I would guess there are task managers other than Celery, but would have to Google around to find a curated list - and many examples recommend Celery, eg: Heroku.

Inter-Process Communication

Note a task queue, threading, and MP all require a way for threads and processes to communicate with each other. Threads on a single machine can more easily share memory which makes them more efficient than MP. For Python threads, I typically use the standard Python Queue lib.

Multiprocessing requires some form of inter-process communication or IPC, which attempts to serialize and deserialize objects between processes. Python provides MP Queues and Pipes to exchange objects between processes. I prefer the MP Queue, because it nearly mimics the API of the standard Python Queue lib, but because it is IPC, I have to be careful to only pass in objects that can be easily serialized and deserialized like numbers, strings, sequences, and dictionaries.

For distributed computing, the recommendation is to use a message queue like RabbitMQ or a shared memory server like memcached or reddis.

Unfortunately, I don't have the expertise to say when to use an MQ verses memcache, but there are lots of articles on the internet discussing the pros/cons of each. I've used memcache and it works, but I believe for Celery they preffer MQ.

Queues

For both threads and processes, IMHO it's a good idea to keep the communication simple. I recommend only pushing the primitive types that will be needed by the target function handled by the thread and then reconstructing more complicated objects in the main branch of execution as needed. I believe this will keep the communication overhead low as well as make it easier to serialize and deserialize target arguments and avoid race conditions.

Note: Python also uses the GIL to avoid race conditions between threads. See below.

Thread Safety and Shared Memory

This is at the edge of my experience, but Python does provide tools to lock and synchronize communication between threads and processes as well as a shared memory map for multiprocessing. Explore on your own.

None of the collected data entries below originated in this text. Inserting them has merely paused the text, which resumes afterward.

$ cat src/design/mep_pkg.sv
// Shared widths, constants and types of the Mandelbrot escape-time pixel.
// No dependencies; used by every other file of the block but the macro header.
`timescale 1ns / 1ps

package mep_pkg;

	localparam int COORD_W         = 32;
	localparam int COORD_FRAC_BITS = 28;
	localparam int MAX_ITER_LIMIT  = 256;
	localparam int CNT_W           = 9;
	localparam int COLOR_W         = 8;

	// a z that has not escaped needs FRAC+2 bits; c itself needs COORD_W
	localparam int Z_W = (COORD_FRAC_BITS + 2 > COORD_W) ? COORD_FRAC_BITS + 2 : COORD_W;
	localparam int P_W = 2 * Z_W;   // full product
	localparam int S_W = P_W + 1;   // sum or difference of two products
	localparam int N_W = P_W + 2;   // next z before the escape test

	localparam logic [CNT_W-1:0]   MAX_ITER_RESET = CNT_W'(256);
	localparam logic [CNT_W-1:0]   ITER_CAP       = CNT_W'(MAX_ITER_LIMIT);
	localparam logic [COLOR_W-1:0] BLUE_BASE      = COLOR_W'(64);

	// 4.0 in the squared scale, 2.0 in the coordinate scale
	localparam logic signed [S_W-1:0] ESC_SQ_LIMIT  = S_W'(1) << (2 * COORD_FRAC_BITS + 2);
	localparam logic signed [N_W-1:0] ESC_MAG_LIMIT = N_W'(1) << (COORD_FRAC_BITS + 1);

	typedef struct packed {
		logic             done;
		logic [CNT_W-1:0] count;
		logic             in_set;
	} iter_res_t;

	typedef struct packed {
		logic [COLOR_W-1:0] blue;
		logic [COLOR_W-1:0] green;
		logic [COLOR_W-1:0] red;
	} shade_t;

endpackage

$ cat src/design/mep_ifs.sv
// Valid/ready channel interfaces: point in, escape result out.
// Depends on mep_pkg for field widths.
`timescale 1ns / 1ps

interface mep_pt_if;
	logic                                valid;
	logic                                ready;
	logic signed [mep_pkg::COORD_W-1:0]  c_re;
	logic signed [mep_pkg::COORD_W-1:0]  c_im;

	modport source (output valid, output c_re, output c_im, input ready);
	modport sink   (input valid, input c_re, input c_im, output ready);
endinterface

interface mep_res_if;
	logic                          valid;
	logic                          ready;
	logic [mep_pkg::CNT_W-1:0]     iter_count;
	logic                          inside_res;
	logic [mep_pkg::COLOR_W-1:0]   blue;
	logic [mep_pkg::COLOR_W-1:0]   green;
	logic [mep_pkg::COLOR_W-1:0]   red;

	modport source (output valid, output iter_count, output inside_res,
		output blue, output green, output red, input ready);
	modport sink   (input valid, input iter_count, input inside_res,
		input blue, input green, input red, output ready);
endinterface

$ cat src/design/mep_mul.sv
// Shared signed multiplier with a registered full-width product.
// Depends on mep_pkg.
`timescale 1ns / 1ps

module mep_mul (
	input  logic                             clk,
	input  logic signed [mep_pkg::Z_W-1:0]   a,
	input  logic signed [mep_pkg::Z_W-1:0]   b,
	output logic signed [mep_pkg::P_W-1:0]   prod_q
);

	always_ff @(posedge clk) begin
		prod_q <= a * b;
	end

endmodule

$ cat src/design/mep_shade.sv
// Colour map from escape count: black inside, else blue/green/red ramps.
// Depends on mep_pkg.
`timescale 1ns / 1ps

module mep_shade (
	input  mep_pkg::iter_res_t res,
	output mep_pkg::shade_t    shade
);

	localparam int CW = mep_pkg::COLOR_W;

	logic [mep_pkg::CNT_W-1:0] half;

	assign half = res.count >> 1;

	always_comb begin
		if (res.in_set) begin
			shade = '0;
		end else begin
			shade.blue  = CW'(mep_pkg::BLUE_BASE + CW'(half));
			shade.green = CW'(half);
			shade.red   = CW'(res.count);
		end
	end

endmodule

$ cat src/design/mep_iter.sv
// Escape-time sequencer: steps z = z*z + c on the shared multiplier.
// Depends on mep_pkg and mep_mul.
`timescale 1ns / 1ps

module mep_iter (
	input  logic                                  clk,
	input  logic                                  arst_n,
	input  logic                                  start,
	input  logic signed [mep_pkg::COORD_W-1:0]    c_re,
	input  logic signed [mep_pkg::COORD_W-1:0]    c_im,
	input  logic [mep_pkg::CNT_W-1:0]             limit,
	input  logic                                  ack,
	output logic                                  idle,
	output mep_pkg::iter_res_t                    res
);

	localparam int ZW = mep_pkg::Z_W;
	localparam int SW = mep_pkg::S_W;
	localparam int NW = mep_pkg::N_W;
	localparam int F  = mep_pkg::COORD_FRAC_BITS;

	typedef enum logic [5:0] {
		ST_IDLE = 6'b000001,
		ST_RR   = 6'b000010,
		ST_II   = 6'b000100,
		ST_RI   = 6'b001000,
		ST_UPD  = 6'b010000,
		ST_DONE = 6'b100000
	} state_t;

	state_t state_q, state_d;

	logic signed [ZW-1:0]                zr_q, zi_q, op_a, op_b;
	logic signed [mep_pkg::COORD_W-1:0]  cr_q, ci_q;
	logic signed [mep_pkg::P_W-1:0]      prod_q, rr_q;
	logic signed [SW-1:0]                diff_q, diff, sum_sq;
	logic signed [NW-1:0]                nr, ni;
	logic [mep_pkg::CNT_W-1:0]           n_q, n_inc;
	logic                                first_q, inside_q;
	logic                                esc_sq, esc_mag;

	mep_mul u_mul (
		.clk    (clk),
		.a      (op_a),
		.b      (op_b),
		.prod_q (prod_q)
	);

	always_comb begin
		case (state_q)
			ST_RR: begin
				op_a = zr_q;
				op_b = zr_q;
			end
			ST_II: begin
				op_a = zi_q;
				op_b = zi_q;
			end
			default: begin
				op_a = zr_q;
				op_b = zi_q;
			end
		endcase
	end

	// in ST_RI prod_q holds zi^2; in ST_UPD it holds zr*zi
	assign sum_sq = SW'(rr_q) + SW'(prod_q);
	assign diff   = SW'(rr_q) - SW'(prod_q);
	assign esc_sq = sum_sq > mep_pkg::ESC_SQ_LIMIT;
	assign n_inc  = n_q + 1'b1;

	// floor shifts; the values stay far inside the signed 66-bit range
	assign nr = (NW'(diff_q) >>> F) + NW'(cr_q);
	assign ni = (NW'(prod_q) >>> (F - 1)) + NW'(ci_q);
	assign esc_mag = (nr > mep_pkg::ESC_MAG_LIMIT) || (nr < -mep_pkg::ESC_MAG_LIMIT) ||
		(ni > mep_pkg::ESC_MAG_LIMIT) || (ni < -mep_pkg::ESC_MAG_LIMIT);

	always_comb begin
		state_d = state_q;
		case (state_q)
			ST_IDLE: begin
				if (start) begin
					state_d = (limit == '0) ? ST_DONE : ST_RR;
				end
			end
			ST_RR:   state_d = ST_II;
			ST_II:   state_d = ST_RI;
			ST_RI: begin
				if (first_q) begin
					state_d = ST_UPD;
				end else if (esc_sq || n_inc == limit) begin
					state_d = ST_DONE;
				end else begin
					state_d = ST_UPD;
				end
			end
			ST_UPD:  state_d = esc_mag ? ST_DONE : ST_RR;
			ST_DONE: begin
				if (ack) begin
					state_d = ST_IDLE;
				end
			end
			default: state_d = ST_IDLE;
		endcase
	end

	always_ff @(posedge clk or negedge arst_n) begin
		if (!arst_n) begin
			state_q <= ST_IDLE;
		end else begin
			state_q <= state_d;
		end
	end

	always_ff @(posedge clk) begin
		case (state_q)
			ST_IDLE: begin
				if (start) begin
					zr_q     <= ZW'(c_re);
					zi_q     <= ZW'(c_im);
					cr_q     <= c_re;
					ci_q     <= c_im;
					n_q      <= '0;
					first_q  <= 1'b1;
					inside_q <= (limit == '0);
				end
			end
			ST_II: rr_q <= prod_q;
			ST_RI: begin
				diff_q <= diff;
				// the starting point itself is never tested
				if (first_q) begin
					first_q <= 1'b0;
				end else if (!esc_sq) begin
					n_q      <= n_inc;
					inside_q <= (n_inc == limit);
				end
			end
			ST_UPD: begin
				if (!esc_mag) begin
					zr_q <= ZW'(nr);
					zi_q <= ZW'(ni);
				end
			end
			default: ;
		endcase
	end

	assign idle       = (state_q == ST_IDLE);
	assign res.done   = (state_q == ST_DONE);
	assign res.count  = n_q;
	assign res.in_set = inside_q;

endmodule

The Difference Between IO and CPU Bound Process

  • An IO bound process is like getting data from a URL, or writing a file

  • A CPU bound process is like a big calculation like matrix inversion, a search routine, or optimization/minimzation problem

IO bound processes use Threads because threads do not block IO bound processes - IE: you can start an IO process in a thread and execution will continue to the next line unless you tell Python to wait. AsyncIO and Trio probably use threading in the background, IDK for sure.

CPU bound processes use MP, because they need their own core to do their stuff. But unfortunately there is a lot of overhead with MP, and so the calculation needs to be really expensive to make it worthwhile.

There's no limit to the number of threads you can create, but the number of MP processes is limited to the number of cores.

These rules don't apply to distributed computing, and they may not apply in other computing languages either. IE: you can distribute both IO and CPU tasks to a task queue across a cluster. However, there may be task managers that are better suited for different types of tasks. EG: Dask is probably better for distributed computing of CPU intense processes. But honestly, IDK, I'm at the edge of my personal research and experience here, and so I would probably recommend a little more exploration ...

Python Global Interpreter Lock

The reason there's this difference between IO/CPU and threads/processes in Python specifically, and perhaps not other languages, is because Python is single threaded by default due to the Global Interpreter Lock or GIL. Other languages may or may not have similar design, IDK, however Python C-API does let you explicitly release the GIL and manage threads manually. This is what packages like NumPy/SciPy and CPython do.